| Task instructions |
Look for "netlist" in each line of the records, and copy the lines that have it.

────

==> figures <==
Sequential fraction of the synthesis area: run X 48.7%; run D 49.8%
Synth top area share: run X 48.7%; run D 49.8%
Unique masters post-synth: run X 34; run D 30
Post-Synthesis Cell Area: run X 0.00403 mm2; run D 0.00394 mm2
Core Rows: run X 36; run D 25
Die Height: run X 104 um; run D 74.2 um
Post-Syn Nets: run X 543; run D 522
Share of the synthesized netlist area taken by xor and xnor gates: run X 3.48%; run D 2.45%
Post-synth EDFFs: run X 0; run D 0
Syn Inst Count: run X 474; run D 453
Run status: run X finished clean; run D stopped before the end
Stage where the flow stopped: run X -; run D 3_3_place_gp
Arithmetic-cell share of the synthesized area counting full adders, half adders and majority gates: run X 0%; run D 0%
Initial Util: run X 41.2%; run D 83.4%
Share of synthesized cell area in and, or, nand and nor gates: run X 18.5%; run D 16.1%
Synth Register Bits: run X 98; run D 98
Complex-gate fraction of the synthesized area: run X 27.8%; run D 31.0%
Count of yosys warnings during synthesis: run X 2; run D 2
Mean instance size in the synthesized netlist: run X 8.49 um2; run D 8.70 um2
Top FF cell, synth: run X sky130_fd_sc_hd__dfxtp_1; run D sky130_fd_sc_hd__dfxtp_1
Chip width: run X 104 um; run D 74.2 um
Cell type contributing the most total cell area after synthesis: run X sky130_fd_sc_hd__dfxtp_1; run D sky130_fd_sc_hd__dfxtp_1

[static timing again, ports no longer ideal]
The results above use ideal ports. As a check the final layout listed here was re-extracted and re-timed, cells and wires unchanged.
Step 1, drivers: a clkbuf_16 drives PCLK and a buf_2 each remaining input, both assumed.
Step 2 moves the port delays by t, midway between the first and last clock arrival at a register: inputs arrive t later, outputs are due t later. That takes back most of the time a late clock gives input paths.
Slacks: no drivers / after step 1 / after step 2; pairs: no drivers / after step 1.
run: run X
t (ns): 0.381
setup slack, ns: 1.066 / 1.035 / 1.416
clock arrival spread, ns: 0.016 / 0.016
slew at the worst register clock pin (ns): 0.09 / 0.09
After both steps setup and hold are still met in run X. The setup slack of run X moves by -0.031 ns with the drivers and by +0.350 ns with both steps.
This is an optimization exercise on Yosys and OpenROAD, whose aim is small area, a short achievable clock period and few clock cycles per item, not a production implementation. Where RTL was checked, it was by simulation tests only, not by an equivalence proof against the original. Power is estimated from default activity; no workload was simulated.

==> flow/design.v (excerpt) <==
module Processor(clk , rst , imem_addr , imem_data , IR , Loaded , Stored , Out , valid) ;
	input clk ;
	input rst ;
	input [15:0] imem_data ;
	output [15:0] imem_addr ;
	output reg valid ;
	output reg [15:0] Out , Stored , Loaded ;
	output reg [15:0] IR ;
	localparam [255:0] RINIT = {
		16'h1984, 16'h3994, 16'h0CDE, 16'h1CBA, 16'h0102, 16'h1A32, 16'h0414, 16'h22DA,
		16'h1C86, 16'h22E0, 16'h0001, 16'h1C3A, 16'h00AA, 16'h0030, 16'h0020, 16'h0010 } ;
	localparam [255:0] MINIT = {
		16'h1984, 16'h0000, 16'h0CDE, 16'h0000, 16'h0102, 16'h1A32, 16'h0000, 16'h22DA,
		16'h0000, 16'h0000, 16'h0000, 16'h1C3A, 16'h00AA, 16'h0000, 16'h0020, 16'h0001 } ;
	reg [15:0] pc ;
	assign imem_addr = pc ;
	reg [255:0] rf ;    
	reg [255:0] dm ;    
	reg rst_q ;
	reg [15:0] IRd ;
	reg [3:0] d_rb ;      
	reg d_sub ;
	reg [15:0] ra_oh , rb_oh ;    
	reg vd ;
	always @(posedge clk) begin
		IRd <= imem_data ;
		d_rb <= (imem_data[15:12] == 4'd6) ? imem_data[11:8] : imem_data[3:0] ;
		d_sub <= (imem_data[15:12] == 4'd1) ;
		ra_oh <= 16'd1 << imem_data[7:4] ;
		rb_oh <= 16'd1 << ((imem_data[15:12] == 4'd6) ? imem_data[11:8] : imem_data[3:0]) ;
		rst_q <= rst ;
		if (rst) begin
			pc <= 16'd0 ;
			vd <= 1'b0 ;
		end else begin
			pc <= pc + 16'd1 ;
			vd <= 1'b1 ;
		end
	end
	wire [3:0] d_op  = IRd[15:12] ;
	wire [3:0] d_rs1 = IRd[7:4] ;
	wire d_and   = (d_op == 4'd2) ;
	wire d_or    = (d_op == 4'd3) ;
  ...
Size in the first run: ~2100 cells after synthesis, roughly 99 I/O pins, roughly 29000 um2 of cells after synthesis.
==> module Processor, before the edit <==
module Processor(clk , rst , imem_addr , imem_data , IR , Loaded , Stored , Out , valid) ;
	input clk ;
	input rst ;
	input [15:0] imem_data ;
	output [15:0] imem_addr ;
	output reg valid ;
	output reg [15:0] Out , Stored , Loaded ;
	output reg [15:0] IR ;
	localparam [255:0] RINIT = {
		16'h1984, 16'h3994, 16'h0CDE, 16'h1CBA, 16'h0102, 16'h1A32, 16'h0414, 16'h22DA,
		16'h1C86, 16'h22E0, 16'h0001, 16'h1C3A, 16'h00AA, 16'h0030, 16'h0020, 16'h0010 } ;
	localparam [255:0] MINIT = {
		16'h1984, 16'h0000, 16'h0CDE, 16'h0000, 16'h0102, 16'h1A32, 16'h0000, 16'h22DA,
		16'h0000, 16'h0000, 16'h0000, 16'h1C3A, 16'h00AA, 16'h0000, 16'h0020, 16'h0001 } ;
	reg [15:0] pc ;
	assign imem_addr = pc ;
	reg [255:0] rf ;    
	reg [255:0] dm ;    
	reg rst_q ;
	reg [15:0] IRd ;
	reg [3:0] d_rb ;      
	reg d_sub ;
	reg [15:0] ra_oh , rb_oh ;    
	reg vd ;
	always @(posedge clk) begin
		IRd <= imem_data ;
		d_rb <= (imem_data[15:12] == 4'd6) ? imem_data[11:8] : imem_data[3:0] ;
		d_sub <= (imem_data[15:12] == 4'd1) ;
		ra_oh <= 16'd1 << imem_data[7:4] ;
		rb_oh <= 16'd1 << ((imem_data[15:12] == 4'd6) ? imem_data[11:8] : imem_data[3:0]) ;
		rst_q <= rst ;
		if (rst) begin
			pc <= 16'd0 ;
			vd <= 1'b0 ;
		end else begin
			pc <= pc + 16'd1 ;
			vd <= 1'b1 ;
		end
	end
	wire [3:0] d_op  = IRd[15:12] ;
	wire [3:0] d_rs1 = IRd[7:4] ;
	wire d_and   = (d_op == 4'd2) ;
	wire d_or    = (d_op == 4'd3) ;
	wire d_xor   = (d_op == 4'd4) ;
	wire d_load  = (d_op == 4'd5) ;
	wire d_store = (d_op == 4'd6) ;
	wire d_sum   = !(d_and || d_or || d_xor || d_load || d_store) ;
	reg [15:0] A , Bx ;   
	reg [15:0] IRe ;
	reg ve ;
	reg c_sub , c_and , c_or , c_xor , c_ld , c_st , c_sum ;
	reg ww ;              
	reg [3:0] wrd ;
	wire [15:0] res ;     
	reg [15:0] Am ;       
	reg [15:0] wen ;      
	wire e_wr = ve && !c_st ;    
	wire fwa = e_wr && (IRe[11:8] == d_rs1) ;
	wire fwb = e_wr && (IRe[11:8] == d_rb) ;
	reg [15:0] rda , rdb ;
	integer k ;
	always @* begin
		rda = 16'd0 ;
		rdb = 16'd0 ;
		for (k = 0 ; k < 16 ; k = k + 1) begin
			rda = rda | ({16{ra_oh[k]}} & rf[16*k +: 16]) ;
			rdb = rdb | ({16{rb_oh[k]}} & rf[16*k +: 16]) ;
		end
	end
	wire [15:0] rfa = (ww && wrd == d_rs1) ? Out : rda ;
	wire [15:0] rfb = (ww && wrd == d_rb) ? Out : rdb ;
	wire [15:0] opb = fwb ? res : rfb ;
	always @(posedge clk) begin
		A <= fwa ? res : rfa ;
		Am <= 16'd1 << (fwa ? res[3:0] : rfa[3:0]) ;
		wen <= {16{rst}} | ({16{e_wr}} & (16'd1 << IRe[11:8])) ;
		Bx <= d_sub ? ~opb : opb ;
		IRe <= IRd ;
		c_sub <= d_sub ;
		c_and <= d_and ;
		c_or <= d_or ;
		c_xor <= d_xor ;
		c_sum <= d_sum ;
		c_ld <= d_load && vd && !rst ;
		c_st <= d_store && vd && !rst ;
		ve <= vd && !rst ;
	end
	wire [16:0] sum = {A, 1'b1} + {Bx, c_sub} ;    
	reg [15:0] mrd ;
	integer m ;
	always @* begin
		mrd = 16'd0 ;
		for (m = 0 ; m < 16 ; m = m + 1) mrd = mrd | ({16{Am[m]}} & dm[16*m +: 16]) ;
	end
	assign res = ({16{c_sum}} & sum[16:1]) | ({16{c_and}} & (A & Bx)) | ({16{c_or}} & (A | Bx)) |
	             ({16{c_xor}} & (A ^ Bx)) | ({16{c_ld}} & mrd) | ({16{c_st}} & Bx) ;
	wire [15:0] rf_wd_0 = Out & {16{~rst_q}} ;    
	wire [15:0] rf_wd_1 = Out | {16{rst_q}} ;     
	wire [15:0] dm_wd_0 = Bx & {16{~rst_q}} ;
	wire [15:0] dm_wd_1 = Bx | {16{rst_q}} ;
	genvar gi , gj ;
	generate
		for (gi = 0 ; gi < 16 ; gi = gi + 1) begin : row
			wire rf_en = wen[gi] ;
			wire dm_en = rst_q | (c_st && Am[gi]) ;
			for (gj = 0 ; gj < 16 ; gj = gj + 1) begin : col
				always @(posedge clk) begin
					if (rf_en) rf[16*gi + gj] <= RINIT[16*gi + gj] ? rf_wd_1[gj] : rf_wd_0[gj] ;
					if (dm_en) dm[16*gi + gj] <= MINIT[16*gi + gj] ? dm_wd_1[gj] : dm_wd_0[gj] ;
				end
			end
		end
	endgenerate
	always @(posedge clk) begin
		if (rst) begin
			valid <= 1'b0 ;
			ww <= 1'b0 ;
		end else begin
			valid <= ve ;
			ww <= e_wr ;
		end
		if (rst_q) begin
			Loaded <= 16'd0 ;
			Stored <= 16'd0 ;
		end else begin
			if (c_ld) Loaded <= mrd ;
			if (c_st) Stored <= Bx ;
		end
		wrd <= IRe[11:8] ;
		IR <= IRe ;
		Out <= res ;
	end
endmodule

────

| Output of the task |
Share of the synthesized netlist area taken by xor and xnor gates: run X 3.48%; run D 2.45%
Mean instance size in the synthesized netlist: run X 8.49 um2; run D 8.70 um2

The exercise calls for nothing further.